Only the lines below starting at the one that contains "localparam lane_op_t OP_MAX" and ending at the one that contains "localparam red_op_t RED_NONE = 3'd0;" are to be reproduced, exactly and with both ends kept.
SOURCE INFORMATION Block Start
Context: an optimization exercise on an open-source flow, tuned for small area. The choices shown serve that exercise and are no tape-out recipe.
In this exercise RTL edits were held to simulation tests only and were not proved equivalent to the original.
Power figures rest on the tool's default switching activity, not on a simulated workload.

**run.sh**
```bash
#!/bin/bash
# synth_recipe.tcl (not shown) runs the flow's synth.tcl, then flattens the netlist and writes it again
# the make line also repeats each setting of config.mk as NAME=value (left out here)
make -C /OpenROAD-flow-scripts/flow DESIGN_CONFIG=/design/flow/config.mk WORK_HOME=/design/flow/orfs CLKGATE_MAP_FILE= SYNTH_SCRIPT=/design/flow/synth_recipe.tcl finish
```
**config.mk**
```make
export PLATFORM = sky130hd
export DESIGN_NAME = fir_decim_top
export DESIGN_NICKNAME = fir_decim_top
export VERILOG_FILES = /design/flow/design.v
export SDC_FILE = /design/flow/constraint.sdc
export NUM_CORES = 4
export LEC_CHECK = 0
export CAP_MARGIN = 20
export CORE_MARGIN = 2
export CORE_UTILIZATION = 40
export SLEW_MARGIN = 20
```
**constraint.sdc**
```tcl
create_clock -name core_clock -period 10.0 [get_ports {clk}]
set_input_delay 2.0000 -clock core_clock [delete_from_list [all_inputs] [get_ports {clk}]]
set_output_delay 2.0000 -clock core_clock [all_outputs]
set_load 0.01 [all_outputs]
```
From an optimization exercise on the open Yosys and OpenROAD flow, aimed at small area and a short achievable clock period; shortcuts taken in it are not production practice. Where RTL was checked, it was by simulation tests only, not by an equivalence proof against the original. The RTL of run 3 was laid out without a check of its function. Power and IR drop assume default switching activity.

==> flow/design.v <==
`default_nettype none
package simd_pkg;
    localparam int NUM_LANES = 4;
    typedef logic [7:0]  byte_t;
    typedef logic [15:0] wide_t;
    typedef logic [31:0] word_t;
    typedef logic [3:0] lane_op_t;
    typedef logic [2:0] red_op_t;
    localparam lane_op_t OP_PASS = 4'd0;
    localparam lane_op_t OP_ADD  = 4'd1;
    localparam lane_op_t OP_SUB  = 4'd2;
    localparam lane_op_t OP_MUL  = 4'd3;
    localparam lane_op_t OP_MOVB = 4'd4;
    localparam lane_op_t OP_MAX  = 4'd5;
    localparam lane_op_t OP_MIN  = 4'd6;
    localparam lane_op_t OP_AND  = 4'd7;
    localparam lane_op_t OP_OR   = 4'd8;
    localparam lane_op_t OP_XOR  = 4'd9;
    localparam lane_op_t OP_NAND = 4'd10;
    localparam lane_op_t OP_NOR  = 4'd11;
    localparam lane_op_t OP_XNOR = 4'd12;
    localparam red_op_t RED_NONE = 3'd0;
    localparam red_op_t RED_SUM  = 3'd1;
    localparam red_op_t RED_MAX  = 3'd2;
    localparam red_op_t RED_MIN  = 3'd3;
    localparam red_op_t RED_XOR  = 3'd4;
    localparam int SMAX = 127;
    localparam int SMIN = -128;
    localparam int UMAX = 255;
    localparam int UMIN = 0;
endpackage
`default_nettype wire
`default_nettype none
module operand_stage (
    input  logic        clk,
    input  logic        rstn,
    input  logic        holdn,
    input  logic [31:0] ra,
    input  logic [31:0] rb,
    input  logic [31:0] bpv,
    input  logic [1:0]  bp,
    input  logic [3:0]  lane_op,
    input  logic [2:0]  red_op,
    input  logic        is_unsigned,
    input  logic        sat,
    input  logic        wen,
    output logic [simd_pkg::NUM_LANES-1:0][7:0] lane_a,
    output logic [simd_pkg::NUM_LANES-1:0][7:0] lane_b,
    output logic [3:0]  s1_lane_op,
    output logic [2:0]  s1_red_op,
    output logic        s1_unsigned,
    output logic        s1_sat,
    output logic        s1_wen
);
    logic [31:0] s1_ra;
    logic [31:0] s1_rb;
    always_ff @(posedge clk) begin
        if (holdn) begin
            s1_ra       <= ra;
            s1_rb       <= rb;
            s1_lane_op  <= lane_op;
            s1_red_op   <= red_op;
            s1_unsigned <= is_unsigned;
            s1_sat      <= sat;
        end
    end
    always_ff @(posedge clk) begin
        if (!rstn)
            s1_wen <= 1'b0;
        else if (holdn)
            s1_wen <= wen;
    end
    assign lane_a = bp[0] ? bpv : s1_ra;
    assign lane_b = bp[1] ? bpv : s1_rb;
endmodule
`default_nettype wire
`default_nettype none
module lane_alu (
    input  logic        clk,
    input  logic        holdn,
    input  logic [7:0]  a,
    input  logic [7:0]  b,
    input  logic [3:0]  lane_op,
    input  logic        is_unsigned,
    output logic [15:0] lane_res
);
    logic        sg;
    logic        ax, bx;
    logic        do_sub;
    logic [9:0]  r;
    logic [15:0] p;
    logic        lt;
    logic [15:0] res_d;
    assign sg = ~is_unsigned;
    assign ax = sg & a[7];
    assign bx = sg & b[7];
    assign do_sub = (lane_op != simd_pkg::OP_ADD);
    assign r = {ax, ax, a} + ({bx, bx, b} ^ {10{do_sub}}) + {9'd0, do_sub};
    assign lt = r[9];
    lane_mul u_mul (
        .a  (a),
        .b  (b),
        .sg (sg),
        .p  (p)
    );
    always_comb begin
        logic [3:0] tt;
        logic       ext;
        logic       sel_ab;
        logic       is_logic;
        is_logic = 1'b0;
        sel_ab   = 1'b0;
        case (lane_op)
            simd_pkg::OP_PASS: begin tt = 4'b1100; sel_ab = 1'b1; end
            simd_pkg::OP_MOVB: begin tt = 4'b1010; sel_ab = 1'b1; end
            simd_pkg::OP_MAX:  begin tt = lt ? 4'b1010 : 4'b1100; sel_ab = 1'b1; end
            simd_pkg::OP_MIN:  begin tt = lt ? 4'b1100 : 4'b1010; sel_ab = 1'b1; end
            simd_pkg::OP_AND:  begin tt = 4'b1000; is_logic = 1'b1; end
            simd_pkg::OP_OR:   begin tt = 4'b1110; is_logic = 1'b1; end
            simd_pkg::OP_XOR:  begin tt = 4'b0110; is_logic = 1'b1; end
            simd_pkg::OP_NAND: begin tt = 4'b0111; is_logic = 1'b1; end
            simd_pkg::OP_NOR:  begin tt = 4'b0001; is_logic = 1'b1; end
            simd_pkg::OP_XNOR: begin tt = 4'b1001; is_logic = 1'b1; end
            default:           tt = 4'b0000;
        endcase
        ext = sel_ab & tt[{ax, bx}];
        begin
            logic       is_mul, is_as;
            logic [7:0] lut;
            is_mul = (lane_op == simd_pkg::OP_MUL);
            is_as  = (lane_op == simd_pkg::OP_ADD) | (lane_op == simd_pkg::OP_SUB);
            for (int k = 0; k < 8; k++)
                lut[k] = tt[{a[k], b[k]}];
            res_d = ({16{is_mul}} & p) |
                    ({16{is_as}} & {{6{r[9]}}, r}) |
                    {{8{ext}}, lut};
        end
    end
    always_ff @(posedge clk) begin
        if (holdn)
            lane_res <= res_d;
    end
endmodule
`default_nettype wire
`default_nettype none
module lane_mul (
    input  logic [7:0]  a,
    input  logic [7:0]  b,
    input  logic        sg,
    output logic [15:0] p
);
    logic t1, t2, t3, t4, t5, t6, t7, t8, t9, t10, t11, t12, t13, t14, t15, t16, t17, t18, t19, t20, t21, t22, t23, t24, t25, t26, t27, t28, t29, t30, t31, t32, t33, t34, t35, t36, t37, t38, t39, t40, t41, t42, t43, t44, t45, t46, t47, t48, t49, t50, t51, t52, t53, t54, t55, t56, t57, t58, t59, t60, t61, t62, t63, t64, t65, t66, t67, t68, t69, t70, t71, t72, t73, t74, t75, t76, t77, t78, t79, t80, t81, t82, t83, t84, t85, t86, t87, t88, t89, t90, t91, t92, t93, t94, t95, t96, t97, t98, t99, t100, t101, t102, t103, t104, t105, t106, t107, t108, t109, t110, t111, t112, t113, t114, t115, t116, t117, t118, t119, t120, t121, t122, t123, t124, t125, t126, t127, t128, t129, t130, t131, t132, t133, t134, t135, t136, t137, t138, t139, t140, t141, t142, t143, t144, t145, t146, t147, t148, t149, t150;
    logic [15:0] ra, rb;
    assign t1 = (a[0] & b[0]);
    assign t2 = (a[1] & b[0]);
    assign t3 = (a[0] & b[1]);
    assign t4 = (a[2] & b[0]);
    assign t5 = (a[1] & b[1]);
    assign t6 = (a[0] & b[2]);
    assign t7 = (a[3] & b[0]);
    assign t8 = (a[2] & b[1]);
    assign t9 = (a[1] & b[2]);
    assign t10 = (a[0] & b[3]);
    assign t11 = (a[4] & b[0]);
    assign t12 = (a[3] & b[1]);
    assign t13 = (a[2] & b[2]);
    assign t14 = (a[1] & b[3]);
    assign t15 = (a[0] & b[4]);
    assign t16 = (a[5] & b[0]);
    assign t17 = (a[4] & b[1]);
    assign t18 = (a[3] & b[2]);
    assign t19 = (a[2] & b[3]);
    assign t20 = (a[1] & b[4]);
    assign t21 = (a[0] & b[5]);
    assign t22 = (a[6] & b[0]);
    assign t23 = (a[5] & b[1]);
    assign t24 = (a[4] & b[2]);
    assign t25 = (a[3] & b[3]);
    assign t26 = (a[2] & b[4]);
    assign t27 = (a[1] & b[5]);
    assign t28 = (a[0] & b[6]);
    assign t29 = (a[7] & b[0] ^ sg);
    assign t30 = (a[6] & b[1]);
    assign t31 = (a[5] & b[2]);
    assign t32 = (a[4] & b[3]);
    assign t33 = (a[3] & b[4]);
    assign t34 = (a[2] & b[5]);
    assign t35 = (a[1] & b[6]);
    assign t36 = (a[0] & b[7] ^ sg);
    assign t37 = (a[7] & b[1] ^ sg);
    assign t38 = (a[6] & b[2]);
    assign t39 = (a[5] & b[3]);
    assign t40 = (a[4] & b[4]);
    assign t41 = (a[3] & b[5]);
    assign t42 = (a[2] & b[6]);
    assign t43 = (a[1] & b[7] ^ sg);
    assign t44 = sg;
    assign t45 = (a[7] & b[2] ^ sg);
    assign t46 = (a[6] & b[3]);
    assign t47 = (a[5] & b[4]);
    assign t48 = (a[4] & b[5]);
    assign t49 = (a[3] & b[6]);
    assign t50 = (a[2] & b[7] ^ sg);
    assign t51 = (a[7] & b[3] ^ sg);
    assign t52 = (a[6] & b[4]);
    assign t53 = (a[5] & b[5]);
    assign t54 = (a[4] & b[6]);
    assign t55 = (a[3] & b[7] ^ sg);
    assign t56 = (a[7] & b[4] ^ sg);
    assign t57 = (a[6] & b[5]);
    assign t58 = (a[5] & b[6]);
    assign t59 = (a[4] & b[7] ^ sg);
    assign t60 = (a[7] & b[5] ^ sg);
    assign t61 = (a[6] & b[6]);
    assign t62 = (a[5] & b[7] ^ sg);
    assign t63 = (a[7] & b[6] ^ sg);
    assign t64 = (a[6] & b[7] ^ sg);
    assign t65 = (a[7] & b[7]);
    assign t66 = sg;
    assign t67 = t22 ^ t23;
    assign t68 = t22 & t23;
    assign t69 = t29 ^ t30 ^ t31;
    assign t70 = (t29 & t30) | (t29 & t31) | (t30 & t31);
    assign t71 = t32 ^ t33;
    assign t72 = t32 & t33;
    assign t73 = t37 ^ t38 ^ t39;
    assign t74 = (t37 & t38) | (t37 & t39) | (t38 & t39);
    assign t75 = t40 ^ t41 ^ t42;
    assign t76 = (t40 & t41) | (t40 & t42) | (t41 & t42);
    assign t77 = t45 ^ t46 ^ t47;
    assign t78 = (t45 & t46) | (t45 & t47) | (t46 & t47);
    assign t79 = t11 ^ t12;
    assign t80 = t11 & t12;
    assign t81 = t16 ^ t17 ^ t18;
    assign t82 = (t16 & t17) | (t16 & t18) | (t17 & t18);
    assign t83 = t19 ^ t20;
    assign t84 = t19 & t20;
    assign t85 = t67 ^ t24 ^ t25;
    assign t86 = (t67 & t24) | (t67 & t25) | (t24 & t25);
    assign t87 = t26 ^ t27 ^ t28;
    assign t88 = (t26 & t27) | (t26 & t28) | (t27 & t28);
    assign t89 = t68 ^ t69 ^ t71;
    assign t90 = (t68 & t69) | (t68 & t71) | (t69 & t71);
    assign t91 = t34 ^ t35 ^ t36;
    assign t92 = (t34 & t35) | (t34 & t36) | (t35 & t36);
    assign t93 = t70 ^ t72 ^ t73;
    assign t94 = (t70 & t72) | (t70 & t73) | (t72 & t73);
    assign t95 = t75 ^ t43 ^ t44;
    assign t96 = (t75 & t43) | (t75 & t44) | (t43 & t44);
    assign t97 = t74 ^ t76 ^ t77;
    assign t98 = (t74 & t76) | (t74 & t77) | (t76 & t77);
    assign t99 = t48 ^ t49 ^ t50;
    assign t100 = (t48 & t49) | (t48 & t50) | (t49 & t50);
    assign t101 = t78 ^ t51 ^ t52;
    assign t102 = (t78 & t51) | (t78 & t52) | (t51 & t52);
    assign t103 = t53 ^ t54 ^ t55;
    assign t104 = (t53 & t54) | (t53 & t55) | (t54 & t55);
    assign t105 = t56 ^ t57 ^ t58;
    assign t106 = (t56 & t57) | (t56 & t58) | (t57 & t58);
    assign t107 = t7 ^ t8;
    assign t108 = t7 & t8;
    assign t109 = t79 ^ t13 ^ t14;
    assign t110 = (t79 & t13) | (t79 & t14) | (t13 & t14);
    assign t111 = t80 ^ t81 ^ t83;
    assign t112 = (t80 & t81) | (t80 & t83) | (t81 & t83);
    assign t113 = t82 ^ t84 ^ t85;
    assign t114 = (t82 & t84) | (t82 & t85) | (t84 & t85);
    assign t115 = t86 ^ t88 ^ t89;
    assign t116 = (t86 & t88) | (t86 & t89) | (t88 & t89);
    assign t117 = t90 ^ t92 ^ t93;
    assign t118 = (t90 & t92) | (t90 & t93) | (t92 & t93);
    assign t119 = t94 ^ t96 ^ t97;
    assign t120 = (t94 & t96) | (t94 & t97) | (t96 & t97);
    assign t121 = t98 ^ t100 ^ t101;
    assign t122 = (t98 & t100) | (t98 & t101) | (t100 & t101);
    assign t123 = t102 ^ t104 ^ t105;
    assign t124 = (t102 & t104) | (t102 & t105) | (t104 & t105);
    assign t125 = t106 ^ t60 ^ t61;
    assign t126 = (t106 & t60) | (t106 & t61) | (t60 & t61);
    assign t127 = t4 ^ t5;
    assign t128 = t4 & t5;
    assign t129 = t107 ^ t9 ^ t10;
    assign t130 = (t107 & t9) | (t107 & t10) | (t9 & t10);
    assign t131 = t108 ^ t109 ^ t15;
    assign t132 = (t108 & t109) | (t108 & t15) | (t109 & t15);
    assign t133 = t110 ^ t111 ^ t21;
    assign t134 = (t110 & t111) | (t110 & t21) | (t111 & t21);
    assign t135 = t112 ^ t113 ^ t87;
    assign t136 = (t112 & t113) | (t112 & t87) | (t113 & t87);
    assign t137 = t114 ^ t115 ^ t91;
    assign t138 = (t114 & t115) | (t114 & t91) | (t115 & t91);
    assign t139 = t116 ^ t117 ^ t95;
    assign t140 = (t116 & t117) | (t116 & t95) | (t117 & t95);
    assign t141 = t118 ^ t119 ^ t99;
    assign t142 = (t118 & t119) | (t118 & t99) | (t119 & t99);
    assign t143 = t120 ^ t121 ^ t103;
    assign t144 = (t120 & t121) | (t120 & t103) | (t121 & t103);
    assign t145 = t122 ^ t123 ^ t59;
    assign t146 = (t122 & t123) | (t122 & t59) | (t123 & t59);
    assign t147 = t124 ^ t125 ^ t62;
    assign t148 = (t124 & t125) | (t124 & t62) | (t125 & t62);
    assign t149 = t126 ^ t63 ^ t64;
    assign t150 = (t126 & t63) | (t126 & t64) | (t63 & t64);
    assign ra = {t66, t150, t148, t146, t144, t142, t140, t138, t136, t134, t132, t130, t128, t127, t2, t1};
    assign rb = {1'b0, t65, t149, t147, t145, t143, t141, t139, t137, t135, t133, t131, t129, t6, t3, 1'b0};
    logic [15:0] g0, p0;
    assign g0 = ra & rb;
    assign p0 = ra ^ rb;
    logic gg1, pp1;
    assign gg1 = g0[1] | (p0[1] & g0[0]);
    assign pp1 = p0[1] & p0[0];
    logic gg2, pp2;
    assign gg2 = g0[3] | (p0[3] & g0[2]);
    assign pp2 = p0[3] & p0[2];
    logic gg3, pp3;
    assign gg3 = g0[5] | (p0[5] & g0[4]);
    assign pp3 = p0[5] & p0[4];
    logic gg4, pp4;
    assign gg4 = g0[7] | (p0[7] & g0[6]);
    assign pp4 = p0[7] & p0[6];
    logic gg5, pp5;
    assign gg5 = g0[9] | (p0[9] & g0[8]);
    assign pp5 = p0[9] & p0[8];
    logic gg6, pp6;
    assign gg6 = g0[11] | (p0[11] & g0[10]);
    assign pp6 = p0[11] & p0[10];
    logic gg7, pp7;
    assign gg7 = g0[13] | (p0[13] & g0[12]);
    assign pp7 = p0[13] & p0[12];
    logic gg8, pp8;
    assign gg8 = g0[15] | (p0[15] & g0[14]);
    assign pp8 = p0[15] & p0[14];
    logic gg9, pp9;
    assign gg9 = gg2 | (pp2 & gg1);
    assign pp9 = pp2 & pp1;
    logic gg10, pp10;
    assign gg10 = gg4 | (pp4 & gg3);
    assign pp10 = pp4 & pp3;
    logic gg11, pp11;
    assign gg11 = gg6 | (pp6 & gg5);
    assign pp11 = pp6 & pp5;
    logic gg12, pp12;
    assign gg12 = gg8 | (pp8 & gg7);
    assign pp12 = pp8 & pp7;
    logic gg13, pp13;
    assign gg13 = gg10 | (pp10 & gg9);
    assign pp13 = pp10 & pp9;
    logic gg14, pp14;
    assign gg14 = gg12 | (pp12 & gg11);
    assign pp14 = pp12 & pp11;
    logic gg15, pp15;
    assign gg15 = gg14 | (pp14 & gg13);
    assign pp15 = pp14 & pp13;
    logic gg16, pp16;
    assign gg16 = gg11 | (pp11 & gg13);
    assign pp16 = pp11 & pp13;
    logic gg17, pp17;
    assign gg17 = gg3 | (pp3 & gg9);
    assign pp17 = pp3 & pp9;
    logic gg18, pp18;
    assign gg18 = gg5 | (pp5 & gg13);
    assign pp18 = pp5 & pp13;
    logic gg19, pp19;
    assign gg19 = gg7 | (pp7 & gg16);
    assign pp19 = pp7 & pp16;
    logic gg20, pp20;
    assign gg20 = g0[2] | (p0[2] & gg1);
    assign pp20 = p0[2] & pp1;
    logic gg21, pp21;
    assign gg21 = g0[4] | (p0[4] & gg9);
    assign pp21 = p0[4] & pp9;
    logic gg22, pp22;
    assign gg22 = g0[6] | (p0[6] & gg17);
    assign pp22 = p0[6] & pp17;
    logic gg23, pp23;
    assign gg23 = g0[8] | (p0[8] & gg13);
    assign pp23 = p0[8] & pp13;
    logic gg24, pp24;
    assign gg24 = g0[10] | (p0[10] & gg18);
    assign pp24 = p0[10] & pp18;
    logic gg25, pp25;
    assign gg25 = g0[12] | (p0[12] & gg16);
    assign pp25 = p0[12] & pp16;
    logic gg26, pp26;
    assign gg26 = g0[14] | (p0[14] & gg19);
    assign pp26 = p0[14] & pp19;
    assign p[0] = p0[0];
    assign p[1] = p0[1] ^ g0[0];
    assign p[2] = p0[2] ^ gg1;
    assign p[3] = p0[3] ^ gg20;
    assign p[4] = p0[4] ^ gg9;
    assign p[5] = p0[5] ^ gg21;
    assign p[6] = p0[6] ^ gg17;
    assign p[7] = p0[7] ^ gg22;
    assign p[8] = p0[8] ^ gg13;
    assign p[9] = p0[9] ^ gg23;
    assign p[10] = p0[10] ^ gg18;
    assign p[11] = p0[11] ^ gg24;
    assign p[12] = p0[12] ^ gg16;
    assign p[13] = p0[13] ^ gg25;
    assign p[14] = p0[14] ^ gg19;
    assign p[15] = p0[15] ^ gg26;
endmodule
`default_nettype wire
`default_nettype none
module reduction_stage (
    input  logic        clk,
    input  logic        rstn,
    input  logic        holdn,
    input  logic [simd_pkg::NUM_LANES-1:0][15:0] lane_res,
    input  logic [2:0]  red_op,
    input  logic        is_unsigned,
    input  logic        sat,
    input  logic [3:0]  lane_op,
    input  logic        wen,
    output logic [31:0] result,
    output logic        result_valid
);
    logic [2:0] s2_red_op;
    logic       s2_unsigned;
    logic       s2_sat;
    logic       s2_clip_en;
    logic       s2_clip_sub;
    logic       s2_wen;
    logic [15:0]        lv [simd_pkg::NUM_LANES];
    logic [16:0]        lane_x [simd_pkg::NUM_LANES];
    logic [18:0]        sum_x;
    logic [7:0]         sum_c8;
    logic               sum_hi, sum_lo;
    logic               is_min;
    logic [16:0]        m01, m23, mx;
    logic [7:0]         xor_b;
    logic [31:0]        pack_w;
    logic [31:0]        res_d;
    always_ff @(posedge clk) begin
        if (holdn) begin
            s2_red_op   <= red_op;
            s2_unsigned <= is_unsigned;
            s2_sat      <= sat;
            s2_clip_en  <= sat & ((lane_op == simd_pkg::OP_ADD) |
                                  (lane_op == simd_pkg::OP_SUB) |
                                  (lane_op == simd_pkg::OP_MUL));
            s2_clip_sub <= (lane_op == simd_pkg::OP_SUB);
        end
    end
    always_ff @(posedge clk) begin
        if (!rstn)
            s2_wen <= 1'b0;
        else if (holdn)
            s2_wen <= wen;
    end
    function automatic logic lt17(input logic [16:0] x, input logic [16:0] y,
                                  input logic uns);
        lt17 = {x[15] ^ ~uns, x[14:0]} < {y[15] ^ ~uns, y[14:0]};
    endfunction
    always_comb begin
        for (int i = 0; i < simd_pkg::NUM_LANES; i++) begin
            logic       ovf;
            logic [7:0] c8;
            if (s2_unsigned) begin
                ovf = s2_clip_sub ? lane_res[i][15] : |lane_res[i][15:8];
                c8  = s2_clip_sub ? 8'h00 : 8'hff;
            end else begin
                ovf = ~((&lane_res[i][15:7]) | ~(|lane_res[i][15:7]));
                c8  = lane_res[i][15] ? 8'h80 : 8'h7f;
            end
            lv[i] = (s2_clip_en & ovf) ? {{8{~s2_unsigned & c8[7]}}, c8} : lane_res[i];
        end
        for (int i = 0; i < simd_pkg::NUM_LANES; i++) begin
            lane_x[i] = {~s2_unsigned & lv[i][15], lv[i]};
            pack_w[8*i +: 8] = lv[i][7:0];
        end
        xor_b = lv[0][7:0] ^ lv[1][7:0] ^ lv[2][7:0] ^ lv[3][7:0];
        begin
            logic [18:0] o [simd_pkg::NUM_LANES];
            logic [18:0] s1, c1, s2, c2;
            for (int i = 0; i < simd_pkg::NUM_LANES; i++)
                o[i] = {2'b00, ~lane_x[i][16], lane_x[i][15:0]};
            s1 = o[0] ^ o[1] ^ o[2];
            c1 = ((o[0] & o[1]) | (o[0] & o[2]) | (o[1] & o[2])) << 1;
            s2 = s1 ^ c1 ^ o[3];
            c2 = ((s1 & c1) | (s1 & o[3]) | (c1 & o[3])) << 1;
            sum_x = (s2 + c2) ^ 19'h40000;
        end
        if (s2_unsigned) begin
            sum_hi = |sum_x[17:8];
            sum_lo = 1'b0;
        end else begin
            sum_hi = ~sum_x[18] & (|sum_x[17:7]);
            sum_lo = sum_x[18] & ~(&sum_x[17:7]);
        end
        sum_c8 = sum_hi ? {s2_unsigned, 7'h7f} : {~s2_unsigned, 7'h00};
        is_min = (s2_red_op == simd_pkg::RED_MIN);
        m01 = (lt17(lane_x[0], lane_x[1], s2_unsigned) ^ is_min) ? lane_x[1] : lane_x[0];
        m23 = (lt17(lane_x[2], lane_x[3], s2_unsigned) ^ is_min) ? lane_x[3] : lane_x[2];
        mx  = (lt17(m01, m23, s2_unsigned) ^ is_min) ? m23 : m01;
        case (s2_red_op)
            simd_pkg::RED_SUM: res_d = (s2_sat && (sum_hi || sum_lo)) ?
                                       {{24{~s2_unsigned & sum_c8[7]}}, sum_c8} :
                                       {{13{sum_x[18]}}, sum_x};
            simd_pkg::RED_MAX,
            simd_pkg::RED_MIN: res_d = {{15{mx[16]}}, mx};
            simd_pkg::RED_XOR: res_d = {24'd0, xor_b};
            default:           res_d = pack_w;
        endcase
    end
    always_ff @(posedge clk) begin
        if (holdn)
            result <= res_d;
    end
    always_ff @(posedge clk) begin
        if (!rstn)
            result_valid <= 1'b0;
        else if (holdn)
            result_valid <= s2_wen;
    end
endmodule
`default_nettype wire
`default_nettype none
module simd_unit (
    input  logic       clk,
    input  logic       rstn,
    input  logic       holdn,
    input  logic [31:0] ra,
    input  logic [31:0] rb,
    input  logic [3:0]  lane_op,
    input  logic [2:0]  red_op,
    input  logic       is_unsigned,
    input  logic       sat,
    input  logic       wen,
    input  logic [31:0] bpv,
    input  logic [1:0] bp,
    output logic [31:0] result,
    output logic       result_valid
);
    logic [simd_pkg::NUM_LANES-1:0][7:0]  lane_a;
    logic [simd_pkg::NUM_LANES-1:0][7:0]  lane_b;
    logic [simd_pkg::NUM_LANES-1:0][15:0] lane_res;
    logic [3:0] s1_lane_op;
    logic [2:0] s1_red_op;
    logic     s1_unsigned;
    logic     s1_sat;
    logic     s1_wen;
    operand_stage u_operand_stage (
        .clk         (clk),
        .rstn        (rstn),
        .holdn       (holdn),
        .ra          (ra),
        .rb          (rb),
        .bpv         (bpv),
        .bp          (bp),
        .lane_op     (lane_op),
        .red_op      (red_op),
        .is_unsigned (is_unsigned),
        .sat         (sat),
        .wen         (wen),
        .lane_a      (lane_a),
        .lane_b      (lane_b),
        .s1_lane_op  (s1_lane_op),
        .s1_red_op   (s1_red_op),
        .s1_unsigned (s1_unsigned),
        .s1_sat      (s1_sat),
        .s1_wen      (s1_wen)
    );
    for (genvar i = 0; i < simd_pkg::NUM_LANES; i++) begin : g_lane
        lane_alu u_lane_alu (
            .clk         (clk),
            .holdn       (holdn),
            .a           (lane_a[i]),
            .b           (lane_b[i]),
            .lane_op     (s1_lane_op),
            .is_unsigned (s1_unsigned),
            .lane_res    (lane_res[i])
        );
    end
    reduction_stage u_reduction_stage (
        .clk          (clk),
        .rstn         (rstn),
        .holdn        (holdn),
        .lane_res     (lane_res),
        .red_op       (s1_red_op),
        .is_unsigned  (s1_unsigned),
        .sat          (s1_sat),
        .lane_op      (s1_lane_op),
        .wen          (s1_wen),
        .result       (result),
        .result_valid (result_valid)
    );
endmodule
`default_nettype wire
SOURCE INFORMATION Block End
OUTPUT OF THE TASK
    localparam lane_op_t OP_MAX  = 4'd5;
    localparam lane_op_t OP_MIN  = 4'd6;
    localparam lane_op_t OP_AND  = 4'd7;
    localparam lane_op_t OP_OR   = 4'd8;
    localparam lane_op_t OP_XOR  = 4'd9;
    localparam lane_op_t OP_NAND = 4'd10;
    localparam lane_op_t OP_NOR  = 4'd11;
    localparam lane_op_t OP_XNOR = 4'd12;
    localparam red_op_t RED_NONE = 3'd0;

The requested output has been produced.